Contemporary globalisation
VENKATESH ATHREYA
GLOBALIZATION AND DEVELOPMENT: Sunanda Sen; National Book Trust, India, 5 Institutional Area, Vasant Kunj, Phase II, New Delhi-110070. Rs. 40.
This book is by a distinguished teacher and researcher of economics who has specialised in international trade and finance. It explains the actual implications of contemporary globalisation (as opposed to the claims made on its behalf by neoliberal theology) for developing countries and for the various sections of the people in these countries. In the process, it also provides a critique of several claims of mainstream economic theory concerning the efficiency properties of liberalised markets and their efficacious implications for economic growth. It argues that globalisation as is currently occurring results in highly inequitable and unsustainable growth.
Features
The book consists of five chapters. The first chapter seeks to identify the key, distinctive features of contemporary globalisation. The second chapter deals with the changes in the world order and assertion of hegemony by the rich countries through globalisation from the 1970s. The end of the Second World War saw the weakening of the imperial powers, the rise of a socialist camp and a wave of decolonisation, and for a brief while, the onward march of capitalist globalisation appeared to slow down. Between 1950 and the early 1970s, several developing countries, especially in Asia and Latin America, sought to pursue a relatively independent path of national development, taking advantage of the changed global situation. From the early 1970s, however, the powerful club of rich countries began to reassert their hegemony. The rise to dominance of finance capital by the end of the 1970s consolidated the forces of globalisation.

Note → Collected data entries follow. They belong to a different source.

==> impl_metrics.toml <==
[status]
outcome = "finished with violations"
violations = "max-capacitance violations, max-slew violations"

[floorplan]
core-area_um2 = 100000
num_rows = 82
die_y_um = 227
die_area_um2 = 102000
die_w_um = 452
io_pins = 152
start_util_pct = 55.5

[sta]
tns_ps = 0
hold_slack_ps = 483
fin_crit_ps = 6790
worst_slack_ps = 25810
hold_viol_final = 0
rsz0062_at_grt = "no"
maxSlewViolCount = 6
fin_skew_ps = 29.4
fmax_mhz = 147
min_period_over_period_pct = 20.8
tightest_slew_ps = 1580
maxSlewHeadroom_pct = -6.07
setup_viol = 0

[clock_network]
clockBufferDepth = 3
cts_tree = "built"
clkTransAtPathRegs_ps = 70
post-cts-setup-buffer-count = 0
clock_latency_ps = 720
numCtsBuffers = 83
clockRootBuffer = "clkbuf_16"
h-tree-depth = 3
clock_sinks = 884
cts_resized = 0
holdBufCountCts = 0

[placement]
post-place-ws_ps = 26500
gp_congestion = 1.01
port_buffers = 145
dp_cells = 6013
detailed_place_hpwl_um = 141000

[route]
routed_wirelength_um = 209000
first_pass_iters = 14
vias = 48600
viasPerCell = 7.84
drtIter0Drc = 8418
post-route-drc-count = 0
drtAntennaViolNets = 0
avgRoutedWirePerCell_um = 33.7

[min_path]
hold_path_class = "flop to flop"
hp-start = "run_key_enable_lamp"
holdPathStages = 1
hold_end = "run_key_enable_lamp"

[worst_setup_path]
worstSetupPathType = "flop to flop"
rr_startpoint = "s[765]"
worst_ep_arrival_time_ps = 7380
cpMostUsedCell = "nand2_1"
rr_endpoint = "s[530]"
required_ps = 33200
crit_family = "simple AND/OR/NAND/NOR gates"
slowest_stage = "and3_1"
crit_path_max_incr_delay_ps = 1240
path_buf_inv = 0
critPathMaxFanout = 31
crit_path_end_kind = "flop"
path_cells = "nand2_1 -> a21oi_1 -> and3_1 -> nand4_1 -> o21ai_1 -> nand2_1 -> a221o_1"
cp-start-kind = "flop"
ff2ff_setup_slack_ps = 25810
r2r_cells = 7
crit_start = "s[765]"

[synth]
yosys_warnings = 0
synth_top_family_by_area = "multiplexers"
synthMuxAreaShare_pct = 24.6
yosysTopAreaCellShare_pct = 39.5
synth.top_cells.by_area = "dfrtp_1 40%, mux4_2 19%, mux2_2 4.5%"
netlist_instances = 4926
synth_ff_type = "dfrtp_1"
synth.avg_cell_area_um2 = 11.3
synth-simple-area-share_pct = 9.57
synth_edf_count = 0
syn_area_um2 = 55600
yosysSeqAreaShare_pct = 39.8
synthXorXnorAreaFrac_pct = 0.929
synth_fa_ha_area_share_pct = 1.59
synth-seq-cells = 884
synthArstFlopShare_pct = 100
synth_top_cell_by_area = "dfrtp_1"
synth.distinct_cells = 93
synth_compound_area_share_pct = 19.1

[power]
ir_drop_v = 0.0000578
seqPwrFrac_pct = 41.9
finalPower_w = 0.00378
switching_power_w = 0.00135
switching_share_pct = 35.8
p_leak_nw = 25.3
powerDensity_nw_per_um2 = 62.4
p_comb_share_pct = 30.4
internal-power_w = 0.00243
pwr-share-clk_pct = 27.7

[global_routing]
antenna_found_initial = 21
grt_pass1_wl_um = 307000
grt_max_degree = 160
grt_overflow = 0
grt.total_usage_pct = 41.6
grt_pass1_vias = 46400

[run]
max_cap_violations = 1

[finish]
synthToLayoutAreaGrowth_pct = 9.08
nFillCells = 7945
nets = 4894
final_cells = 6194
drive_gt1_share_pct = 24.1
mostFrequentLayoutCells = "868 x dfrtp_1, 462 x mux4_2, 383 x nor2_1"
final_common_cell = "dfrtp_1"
<file path="config.mk">
export PLATFORM = sky130hd
export DESIGN_NAME = sfcd_top
export DESIGN_NICKNAME = d
export VERILOG_FILES = /design/src/sfcd_pkg.sv /design/src/sfcd_stream_if.sv /design/src/sfcd_fifo.sv /design/src/sfcd_top.sv
export VERILOG_INCLUDE_DIRS = /design/src
export SDC_FILE = /design/constraint.sdc
export NUM_CORES = 1
export LEC_CHECK = 0
export BUFFER_PORTS_ARGS = -buffer_cell sky130_fd_sc_hd__buf_2
export CAP_MARGIN = 20
export CORE_AREA = 4 4 233 190
export DETAILED_ROUTE_END_ITERATION = 16
export DIE_AREA = 0 0 237 194
export PLACE_DENSITY = 0.66
export SYNTH_ARGS = -nofsm -noshare
export SYNTH_HDL_FRONTEND = slang
export SYNTH_HIERARCHICAL = 1
export SYNTH_SLANG_ARGS = --single-unit
</file>
<file path="constraint.sdc">
create_clock -name clock_i -period 10.3 [get_ports clock_i]
set_input_delay 1.03 -clock clock_i [delete_from_list [all_inputs] [get_ports clock_i]]
set_output_delay 1.03 -clock clock_i [all_outputs]
set_load 0.005 [all_outputs]
</file>
$ cat src/hdl/wdt_pkg.sv
// package: constants and types for the write-once watchdog
package wdt_pkg;
    localparam logic [7:0] WDT_MODE_RESET   = 8'h67;
    localparam logic [7:0] WDT_KEY_RESET    = 8'h9A;
    localparam logic [7:0] WDT_KEY_VALUE    = 8'hAC;
    localparam logic [7:0] WDT_MODE_STOPPED = 8'h1F;
    localparam logic [4:0] WDT_SEL_STOP     = 5'h1F;
    localparam int         WDT_SEL_LSB      = 0;
    localparam int         WDT_SEL_MSB      = 4;
    localparam int         WDT_MODE_LO_BIT  = 5;
    localparam int         WDT_MODE_HI_BIT  = 6;
    localparam int         WDT_SRC_BIT      = 3;
    localparam int         WDT_OSC_EXP_BASE = 12;
    localparam int         WDT_PER_EXP_BASE = 16;
    localparam int         WDT_CNT_W        = 24;
    // APB map of the controller's own registers
    localparam logic [7:0] WDT_APB_MODE     = 8'h00;
    localparam logic [7:0] WDT_APB_KEY      = 8'h04;
    localparam logic [7:0] WDT_APB_STATUS   = 8'h08;
    localparam logic [7:0] WDT_APB_CMD      = 8'h0C;
    localparam int         WDT_CMD_MODE_WR  = 0;
    localparam int         WDT_CMD_KEY_WR   = 1;
    localparam int         WDT_CMD_MODE_RD  = 2;
    localparam int         WDT_CMD_KEY_RD   = 3;
    typedef enum logic [2:0] {
        WDT_H_IDLE = 3'b001,
        WDT_H_ACC  = 3'b010,
        WDT_H_DONE = 3'b100
    } wdt_host_state_t;
endpackage

$ cat src/hdl/wdt_if.sv
// interface: byte register port between the processor side and the watchdog
`timescale 1ns/10ps
interface wdt_if;
    logic       wr_mode;
    logic       wr_key;
    logic       rd_mode;
    logic       rd_key;
    logic [7:0] wdata;
    logic [7:0] rdata;
    logic       reset_out;
    logic       nmi_request;
    logic       cpu_on_osc;
    modport device (input wr_mode, input wr_key, input rd_mode, input rd_key,
                    input wdata, output rdata, output reset_out,
                    output nmi_request, output cpu_on_osc);
    modport host (output wr_mode, output wr_key, output rd_mode, output rd_key,
                  output wdata, input rdata, input reset_out,
                  input nmi_request, input cpu_on_osc);
endinterface

$ cat src/hdl/wdt_tick_sel.sv
// rate selector: turns the two source ticks into one count enable
`timescale 1ns/10ps
module wdt_tick_sel (
    input  wire logic i_ref_clk,
    input  wire logic i_rst,
    input  wire logic i_osc_tick,
    input  wire logic i_per_tick,
    input  wire logic i_use_per,
    output logic      o_tick
);
    import wdt_pkg::*;
    always_ff @(posedge i_ref_clk or posedge i_rst) begin
        if (i_rst) begin
            o_tick <= 1'b0;
        end else begin
            o_tick <= i_use_per ? i_per_tick : i_osc_tick;
        end
    end
endmodule
$ cat config.mk
export PLATFORM = sky130hd
export DESIGN_NAME = pes_top
export DESIGN_NICKNAME = d
export VERILOG_FILES = /design/src/rtl/pes_pkg.sv /design/src/rtl/pes_sticky.sv /design/src/rtl/pes_ackid.sv /design/src/rtl/pes_top.sv
export SDC_FILE = /design/constraint.sdc
export NUM_CORES = 1
export LEC_CHECK = 0
export ABC_AREA = 0
export BUFFER_PORTS_ARGS = -buffer_cell sky130_fd_sc_hd__buf_2
export CORE_ASPECT_RATIO = 0.5
export CORE_MARGIN = 5
export CORE_UTILIZATION = 47
export DETAILED_ROUTE_END_ITERATION = 8
export GPL_ROUTABILITY_DRIVEN = 0
export MAX_ROUTING_LAYER = met4
export PLACE_DENSITY = 0.83
export RECOVER_POWER = 50
export SYNTH_ARGS = -nofsm -noshare
export SYNTH_HDL_FRONTEND = slang
export SYNTH_SLANG_ARGS = --single-unit
$ cat constraint.sdc
create_clock -name clk_i -period 2.2 [get_ports clk_i]
set_input_delay 0.44 -clock clk_i [delete_from_list [all_inputs] [get_ports clk_i]]
set_output_delay 0.44 -clock clk_i [all_outputs]
set_load 0.05 [all_outputs]
$ cat src/rtl/pes_pkg.sv
// ****************************************************************
// Shared constants for the port ackID and error status block.
// ****************************************************************
package pes_pkg;

  // Register byte addresses on the Wishbone bus.
  localparam logic [11:0] PES_ACKID_OFS  = 12'h148;
  localparam logic [11:0] PES_STATUS_OFS = 12'h158;

  // Field positions, counted with bit 0 as the least significant.
  localparam int PES_ACK_W       = 5;
  localparam int PES_ACK_LSB     = 0;
  localparam int PES_OUTST_LSB   = 8;
  localparam int PES_DROP_BIT    = 26;
  localparam int PES_FAIL_BIT    = 25;
  localparam int PES_DEG_BIT     = 24;
  localparam int PES_RE_BIT      = 20;
  localparam int PES_RS_BIT      = 18;
  localparam int PES_OK_BIT      = 1;
  localparam int PES_UNINIT_BIT  = 0;

  // Sticky flag slots inside the flag vector.
  localparam int PES_NFLAG  = 4;
  localparam int PES_F_DROP = 0;
  localparam int PES_F_FAIL = 1;
  localparam int PES_F_DEG  = 2;
  localparam int PES_F_RE   = 3;

  // Reset values and the fixed powered-down answer.
  localparam logic [31:0] PES_STATUS_RST = 32'h00000001;
  localparam logic [31:0] PES_PWRDN_VAL  = 32'h00000001;
  localparam logic [4:0]  PES_ACKID_RST  = 5'h00;

  // Time to process an ackID write, and its cycle count at 50 MHz.
  localparam int PES_CLK_MHZ   = 50;
  localparam int PES_APPLY_NS  = 40;
  localparam int PES_APPLY_CYC =
    ((PES_APPLY_NS * PES_CLK_MHZ + 999) / 1000 < 1) ? 1 :
    (PES_APPLY_NS * PES_CLK_MHZ + 999) / 1000;

  // States of the ackID write processing.
  typedef enum logic [1:0]
  {
    PES_IDLE = 2'b01,
    PES_PEND = 2'b10
  } pes_ack_state_t;

endpackage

Hegemonic nations (G7) and multinational institutions (the IMF, World Bank and the WTO) exercise authority over developing countries, dictating economic policies. There is also an emerging cosy relationship between the elite of the developing countries and the rich country elite.
Critique
In the third chapter, the author provides a critique of neoclassical economics in relation to the alleged virtues of the free market, contrasting these claims with the rather different results on the ground. This chapter also brings out the widely varying performance of a number of developing countries pursuing the path of liberalisation and globalisation, with only a very few registering even respectable rates of economic growth. It goes into the various agreements under WTO and how they have hurt the developing countries while helping the advanced ones. It then deals with the process of financial opening up in India and shows how it has led to financial exclusion, hurting agriculture and, small and medium industries. In the fourth chapter, the question of technological change, its impact on different sections of the people, and issues of control over technology and the process of generation of new knowledge and techniques are discussed. The new post-TRIPS (Trade Related Intellectual Property Rights) dispensation makes technological catching-up well nigh impossible for the developing countries. In the fifth and final chapter, the author goes into the relationship between globalisation and development. It argues that globalisation may deliver growth (though not always and everywhere) but fails to deliver development. The link between growth and development only works when growth is also “people-centred.” Noting that in an economy open to unregulated flows of capital, the state policy is primarily directed to preventing capital flight, the author draws attention to the resultant “democracy deficit.”
Agents of change
While seeking to identify forces that can change things for the better, this chapter privileges a heterogeneous collection of NGOs, social activists and social movements as agents of social change, but omits to note the crucial role played by the Left both in fighting neoliberal policies, raising people’s consciousness in the process, and its record of impressive land reforms which should be part of any alternative to the neoliberal regime. The book will be useful to students of economics as an introduction to issues of globalisation and development. It will also be of use to the non-specialist reader in providing a critical viewpoint on globalisation. The exposition sometimes gets cluttered by the author’s constant engagement with neoclassical economics as part of her attempt to refute it. This has made the book a little less readable at some points in the text. To provide an exposition of the complex economic and political issues associated with the process of globalisation that is both comprehensive and simple is of course a huge challenge, and the author deserves our warm appreciation for an excellent effort. The publisher is also to be commended.